→ SOURCE MATERIAL
File: config.mk
export PLATFORM = sky130hd
export DESIGN_NAME = fetch_front_top
export DESIGN_NICKNAME = d
export VERILOG_FILES = /design/src/source/fetch_pkg.sv /design/src/source/burst_adapter.sv /design/src/source/line_arbiter.sv /design/src/source/fetch_unit.sv /design/src/source/inst_queue.sv /design/src/source/fetch_front_top.sv
export SDC_FILE = /design/constraint.sdc
export NUM_CORES = 2
export LEC_CHECK = 0
export BUFFER_PORTS_ARGS = -buffer_cell sky130_fd_sc_hd__buf_2
export CORE_ASPECT_RATIO = 1.4
export CORE_MARGIN = 1.5
export CORE_UTILIZATION = 49
export CTS_CLUSTER_DIAMETER = 100
export DETAILED_ROUTE_END_ITERATION = 7
export PLACE_DENSITY = 0.68
export SETUP_SLACK_MARGIN = 0.05
export SLEW_MARGIN = 20
export SYNTH_ARGS = -nofsm -noshare
export SYNTH_HDL_FRONTEND = slang
export SYNTH_SLANG_ARGS = --single-unit
File: constraint.sdc
create_clock -name clk -period 11.4 [get_ports clk]
set_clock_uncertainty 0.1 [all_clocks]
set_input_delay 0.57 -clock clk [delete_from_list [all_inputs] [get_ports clk]]
set_output_delay 0.57 -clock clk [all_outputs]
set_load 0.01 [all_outputs]
File: src/source/fetch_pkg.sv
`default_nettype none

package fetch_pkg;

    // widths with a meaning
    typedef logic [31:0]  addr_t;
    typedef logic [31:0]  word_t;
    typedef logic [63:0]  beat_t;
    typedef logic [255:0] line_t;
    typedef logic [63:0]  order_t;
    typedef logic [26:0]  line_tag_t;
    typedef logic [2:0]   word_sel_t;
    typedef logic [1:0]   beat_idx_t;

    localparam addr_t RESET_PC         = 32'haaaaa000;
    localparam int    LINE_OFFSET_BITS = 5;
    localparam int    BEATS_PER_LINE   = 4;
    localparam int    IQ_DEPTH         = 32;

    // 128 bit queue entry with order on top
    typedef struct packed {
        order_t order;
        addr_t  pc;
        word_t  inst;
    } fetch_pkt_t;

    // line request held until resp
    typedef struct packed {
        logic  read;
        logic  write;
        addr_t addr;
        line_t wdata;
    } line_req_t;

    typedef struct packed {
        logic  resp;
        line_t rdata;
    } line_resp_t;

    typedef enum logic [1:0] {
        idle,
        read_wait,
        write_burst
    } adapter_state_t;

    typedef enum logic [1:0] {
        owner_none,
        owner_inst,
        owner_data
    } arb_owner_t;

endpackage

`default_nettype wire

File: src/source/burst_adapter.sv
`timescale 1ns/1ps
`default_nettype none

module burst_adapter (
    input  logic                  clk,
    input  logic                  rst,

    input  fetch_pkg::line_req_t  req_i,
    output fetch_pkg::line_resp_t resp_o,

    output fetch_pkg::addr_t      bmem_addr_o,
    output logic                  bmem_read_o,
    output logic                  bmem_write_o,
    output fetch_pkg::beat_t      bmem_wdata_o,
    input  logic                  bmem_ready_i,
    input  logic                  bmem_rvalid_i,
    input  fetch_pkg::beat_t      bmem_rdata_i
);
    import fetch_pkg::*;

    adapter_state_t state_q;
    beat_idx_t      beat_cnt_q;
    line_t          line_q;
    logic           resp_q;
    logic           last_beat;

    assign last_beat = (beat_cnt_q == beat_idx_t'(BEATS_PER_LINE - 1));

    always_comb begin
        // requester keeps addr and wdata stable for the whole transfer
        bmem_addr_o  = req_i.addr;
        bmem_wdata_o = req_i.wdata[beat_cnt_q * $bits(beat_t) +: $bits(beat_t)];
        bmem_read_o  = 1'b0;
        bmem_write_o = 1'b0;
        if (state_q == idle) begin
            bmem_read_o = req_i.read && bmem_ready_i && !resp_q;
        end else if (state_q == write_burst) begin
            bmem_write_o = 1'b1;
        end
    end

    always_ff @(posedge clk) begin
        if (rst) begin
            state_q    <= idle;
            beat_cnt_q <= '0;
            resp_q     <= 1'b0;
        end else begin
            resp_q <= 1'b0;
            case (state_q)
                idle: begin
                    // resp cycle still sees the old request
                    if (!resp_q) begin
                        beat_cnt_q <= '0;
                        if (req_i.read && bmem_ready_i) begin
                            state_q <= read_wait;
                        end else if (req_i.write) begin
                            state_q <= write_burst;
                        end
                    end
                end
                read_wait: begin
                    if (bmem_rvalid_i) begin
                        beat_cnt_q <= beat_cnt_q + beat_idx_t'(1);
                        if (last_beat) begin
                            resp_q  <= 1'b1;
                            state_q <= idle;
                        end
                    end
                end
                write_burst: begin
                    // low ready holds the current beat
                    if (bmem_ready_i) begin
                        beat_cnt_q <= beat_cnt_q + beat_idx_t'(1);
                        if (last_beat) begin
                            resp_q  <= 1'b1;
                            state_q <= idle;
                        end
                    end
                end
                default: state_q <= idle;
            endcase
        end
    end

    // lowest beat first
    always_ff @(posedge clk) begin
        if (state_q == read_wait && bmem_rvalid_i) begin
            line_q[beat_cnt_q * $bits(beat_t) +: $bits(beat_t)] <= bmem_rdata_i;
        end
    end

    assign resp_o.resp  = resp_q;
    assign resp_o.rdata = line_q;

endmodule

`default_nettype wire

File: src/source/line_arbiter.sv
`timescale 1ns/1ps
`default_nettype none

module line_arbiter (
    input  logic                  clk,
    input  logic                  rst,

    input  fetch_pkg::line_req_t  ifill_req_i,
    output fetch_pkg::line_resp_t ifill_resp_o,

    input  fetch_pkg::line_req_t  dfill_req_i,
    output fetch_pkg::line_resp_t dfill_resp_o,

    output fetch_pkg::line_req_t  mem_req_o,
    input  fetch_pkg::line_resp_t mem_resp_i
);
    import fetch_pkg::*;

    arb_owner_t owner_q;
    arb_owner_t owner;
    logic       ifill_active;
    logic       dfill_active;

    assign ifill_active = ifill_req_i.read || ifill_req_i.write;
    assign dfill_active = dfill_req_i.read || dfill_req_i.write;

    // data side wins a fresh grant
    always_comb begin
        owner = owner_q;
        if (owner_q == owner_none) begin
            if (dfill_active) begin
                owner = owner_data;
            end else if (ifill_active) begin
                owner = owner_inst;
            end
        end
    end

    always_comb begin
        case (owner)
            owner_data: mem_req_o = dfill_req_i;
            owner_inst: mem_req_o = ifill_req_i;
            default:    mem_req_o = '0;
        endcase
    end

    always_comb begin
        ifill_resp_o.rdata = mem_resp_i.rdata;
        dfill_resp_o.rdata = mem_resp_i.rdata;
        ifill_resp_o.resp  = mem_resp_i.resp && (owner == owner_inst);
        dfill_resp_o.resp  = mem_resp_i.resp && (owner == owner_data);
    end

    // held until its resp pulse
    always_ff @(posedge clk) begin
        if (rst) begin
            owner_q <= owner_none;
        end else if (mem_resp_i.resp) begin
            owner_q <= owner_none;
        end else begin
            owner_q <= owner;
        end
    end

endmodule

`default_nettype wire

File: src/source/fetch_unit.sv
`timescale 1ns/1ps
`default_nettype none

module fetch_unit (
    input  logic                  clk,
    input  logic                  rst,

    input  logic                  redirect_i,
    input  fetch_pkg::addr_t      redirect_pc_i,

    input  logic                  iq_full_i,
    output logic                  iq_enqueue_o,
    output fetch_pkg::fetch_pkt_t iq_pkt_o,
    output logic                  iq_flush_o,

    output fetch_pkg::line_req_t  ifill_req_o,
    input  fetch_pkg::line_resp_t ifill_resp_i
);
    import fetch_pkg::*;

    addr_t     pc_q;
    order_t    order_q;

    // one line buffer
    logic      buf_valid_q;
    line_tag_t buf_tag_q;
    line_t     buf_line_q;

    logic      fill_pending_q;
    addr_t     fill_addr_q;

    line_tag_t pc_tag;
    word_sel_t pc_word;
    logic      hit;
    logic      fetch_go;
    logic      start_fill;

    assign pc_tag  = pc_q[$bits(addr_t)-1:LINE_OFFSET_BITS];
    assign pc_word = pc_q[LINE_OFFSET_BITS-1:2];
    assign hit     = buf_valid_q && (buf_tag_q == pc_tag);

    assign fetch_go   = hit && !iq_full_i && !redirect_i;
    assign start_fill = !fill_pending_q && !hit && !redirect_i;

    assign iq_enqueue_o = fetch_go;
    assign iq_flush_o   = redirect_i;

    always_comb begin
        iq_pkt_o.order = order_q;
        iq_pkt_o.pc    = pc_q;
        iq_pkt_o.inst  = buf_line_q[pc_word * $bits(word_t) +: $bits(word_t)];
    end

    // read only, line aligned
    always_comb begin
        ifill_req_o      = '0;
        ifill_req_o.read = fill_pending_q;
        ifill_req_o.addr = fill_addr_q;
    end

    always_ff @(posedge clk) begin
        if (rst) begin
            pc_q    <= RESET_PC;
            order_q <= '0;
        end else if (redirect_i) begin
            // order keeps counting across flushes
            pc_q <= redirect_pc_i;
        end else if (fetch_go) begin
            pc_q    <= pc_q + addr_t'(4);
            order_q <= order_q + order_t'(1);
        end
    end

    always_ff @(posedge clk) begin
        if (rst) begin
            fill_pending_q <= 1'b0;
            buf_valid_q    <= 1'b0;
        end else if (fill_pending_q) begin
            // an outstanding fill still lands after a redirect
            if (ifill_resp_i.resp) begin
                fill_pending_q <= 1'b0;
                buf_valid_q    <= 1'b1;
            end
        end else if (start_fill) begin
            fill_pending_q <= 1'b1;
        end
    end

    always_ff @(posedge clk) begin
        if (start_fill) begin
            fill_addr_q <= {pc_tag, {LINE_OFFSET_BITS{1'b0}}};
        end
        if (fill_pending_q && ifill_resp_i.resp) begin
            buf_line_q <= ifill_resp_i.rdata;
            buf_tag_q  <= fill_addr_q[$bits(addr_t)-1:LINE_OFFSET_BITS];
        end
    end

endmodule

`default_nettype wire

File: src/source/inst_queue.sv
`timescale 1ns/1ps
`default_nettype none

module inst_queue #(
    parameter int DEPTH = fetch_pkg::IQ_DEPTH
) (
    input  logic                  clk,
    input  logic                  rst,

    input  logic                  flush_i,

    input  logic                  enqueue_i,
    input  fetch_pkg::fetch_pkt_t pkt_i,
    output logic                  full_o,

    input  logic                  dequeue_i,
    output fetch_pkg::fetch_pkt_t pkt_o,
    output logic                  empty_o
);
    import fetch_pkg::*;

    fetch_pkt_t mem [DEPTH];

    logic [$clog2(DEPTH)-1:0] head_q;
    logic [$clog2(DEPTH)-1:0] tail_q;
    logic [$clog2(DEPTH):0]   count_q;
    logic                     do_enq;
    logic                     do_deq;

    assign empty_o = (count_q == '0);
    assign full_o  = (count_q == ($clog2(DEPTH) + 1)'(DEPTH));

    // push when full, pop when empty are dropped
    assign do_enq = enqueue_i && !full_o && !flush_i;
    assign do_deq = dequeue_i && !empty_o && !flush_i;

    always_ff @(posedge clk) begin
        if (rst || flush_i) begin
            head_q  <= '0;
            tail_q  <= '0;
            count_q <= '0;
        end else begin
            // pointers wrap on power-of-two depth
            if (do_enq) begin
                tail_q <= tail_q + 1'b1;
            end
            if (do_deq) begin
                head_q <= head_q + 1'b1;
            end
            if (do_enq && !do_deq) begin
                count_q <= count_q + 1'b1;
            end else if (do_deq && !do_enq) begin
                count_q <= count_q - 1'b1;
            end
        end
    end

    always_ff @(posedge clk) begin
        if (do_enq) begin
            mem[tail_q] <= pkt_i;
        end
    end

    assign pkt_o = mem[head_q];

endmodule

`default_nettype wire

File: src/source/fetch_front_top.sv
`timescale 1ns/1ps
`default_nettype none

module fetch_front_top (
    input  logic                  clk,
    input  logic                  rst,

    input  logic                  redirect_i,
    input  fetch_pkg::addr_t      redirect_pc_i,

    input  logic                  inst_dequeue_i,
    output fetch_pkg::fetch_pkt_t inst_pkt_o,
    output logic                  inst_empty_o,

    input  fetch_pkg::line_req_t  dfill_req_i,
    output fetch_pkg::line_resp_t dfill_resp_o,

    output fetch_pkg::addr_t      bmem_addr_o,
    output logic                  bmem_read_o,
    output logic                  bmem_write_o,
    output fetch_pkg::beat_t      bmem_wdata_o,
    input  logic                  bmem_ready_i,
    input  logic                  bmem_rvalid_i,
    input  fetch_pkg::beat_t      bmem_rdata_i
);
    import fetch_pkg::*;

    line_req_t  ifill_req;
    line_resp_t ifill_resp;
    line_req_t  mem_req;
    line_resp_t mem_resp;

    logic       iq_enqueue;
    logic       iq_flush;
    logic       iq_full;
    fetch_pkt_t iq_pkt;

    fetch_unit u_fetch_unit (
        .clk          (clk),
        .rst          (rst),
        .redirect_i   (redirect_i),
        .redirect_pc_i(redirect_pc_i),
        .iq_full_i    (iq_full),
        .iq_enqueue_o (iq_enqueue),
        .iq_pkt_o     (iq_pkt),
        .iq_flush_o   (iq_flush),
        .ifill_req_o  (ifill_req),
        .ifill_resp_i (ifill_resp)
    );

    inst_queue #(
        .DEPTH(IQ_DEPTH)
    ) u_inst_queue (
        .clk      (clk),
        .rst      (rst),
        .flush_i  (iq_flush),
        .enqueue_i(iq_enqueue),
        .pkt_i    (iq_pkt),
        .full_o   (iq_full),
        .dequeue_i(inst_dequeue_i),
        .pkt_o    (inst_pkt_o),
        .empty_o  (inst_empty_o)
    );

    line_arbiter u_line_arbiter (
        .clk         (clk),
        .rst         (rst),
        .ifill_req_i (ifill_req),
        .ifill_resp_o(ifill_resp),
        .dfill_req_i (dfill_req_i),
        .dfill_resp_o(dfill_resp_o),
        .mem_req_o   (mem_req),
        .mem_resp_i  (mem_resp)
    );

    burst_adapter u_burst_adapter (
        .clk          (clk),
        .rst          (rst),
        .req_i        (mem_req),
        .resp_o       (mem_resp),
        .bmem_addr_o  (bmem_addr_o),
        .bmem_read_o  (bmem_read_o),
        .bmem_write_o (bmem_write_o),
        .bmem_wdata_o (bmem_wdata_o),
        .bmem_ready_i (bmem_ready_i),
        .bmem_rvalid_i(bmem_rvalid_i),
        .bmem_rdata_i (bmem_rdata_i)
    );

endmodule

`default_nettype wire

→ REQUIREMENT
Once the line containing "export DESIGN_NICKNAME = d" has been set down, nothing more is wanted; set down each line of the listing above up to it exactly, starting with the first.

→ RESPONSE
File: config.mk
export PLATFORM = sky130hd
export DESIGN_NAME = fetch_front_top
export DESIGN_NICKNAME = d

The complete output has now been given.